Task instructions → Every record must be repeated exactly, with no omission.

----------------

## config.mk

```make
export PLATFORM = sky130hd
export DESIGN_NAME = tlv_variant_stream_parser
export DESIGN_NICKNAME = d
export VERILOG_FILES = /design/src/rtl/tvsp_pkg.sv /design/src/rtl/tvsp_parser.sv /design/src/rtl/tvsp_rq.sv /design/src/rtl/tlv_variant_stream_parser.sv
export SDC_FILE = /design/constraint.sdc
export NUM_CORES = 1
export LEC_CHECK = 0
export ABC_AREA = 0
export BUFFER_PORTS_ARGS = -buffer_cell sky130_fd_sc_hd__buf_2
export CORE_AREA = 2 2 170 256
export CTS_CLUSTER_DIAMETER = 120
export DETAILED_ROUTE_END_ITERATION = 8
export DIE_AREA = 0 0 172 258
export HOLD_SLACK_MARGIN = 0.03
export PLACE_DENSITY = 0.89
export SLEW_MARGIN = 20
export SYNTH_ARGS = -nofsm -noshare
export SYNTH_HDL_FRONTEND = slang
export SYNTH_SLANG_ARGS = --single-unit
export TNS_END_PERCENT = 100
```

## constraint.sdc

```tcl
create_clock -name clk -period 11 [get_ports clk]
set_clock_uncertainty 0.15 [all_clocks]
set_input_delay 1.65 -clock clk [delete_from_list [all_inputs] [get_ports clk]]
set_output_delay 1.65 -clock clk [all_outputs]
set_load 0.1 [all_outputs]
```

----------------

Solved problem →
## config.mk

```make
export PLATFORM = sky130hd
export DESIGN_NAME = tlv_variant_stream_parser
export DESIGN_NICKNAME = d
export VERILOG_FILES = /design/src/rtl/tvsp_pkg.sv /design/src/rtl/tvsp_parser.sv /design/src/rtl/tvsp_rq.sv /design/src/rtl/tlv_variant_stream_parser.sv
export SDC_FILE = /design/constraint.sdc
export NUM_CORES = 1
export LEC_CHECK = 0
export ABC_AREA = 0
export BUFFER_PORTS_ARGS = -buffer_cell sky130_fd_sc_hd__buf_2
export CORE_AREA = 2 2 170 256
export CTS_CLUSTER_DIAMETER = 120
export DETAILED_ROUTE_END_ITERATION = 8
export DIE_AREA = 0 0 172 258
export HOLD_SLACK_MARGIN = 0.03
export PLACE_DENSITY = 0.89
export SLEW_MARGIN = 20
export SYNTH_ARGS = -nofsm -noshare
export SYNTH_HDL_FRONTEND = slang
export SYNTH_SLANG_ARGS = --single-unit
export TNS_END_PERCENT = 100
```

## constraint.sdc

```tcl
create_clock -name clk -period 11 [get_ports clk]
set_clock_uncertainty 0.15 [all_clocks]
set_input_delay 1.65 -clock clk [delete_from_list [all_inputs] [get_ports clk]]
set_output_delay 1.65 -clock clk [all_outputs]
set_load 0.1 [all_outputs]
```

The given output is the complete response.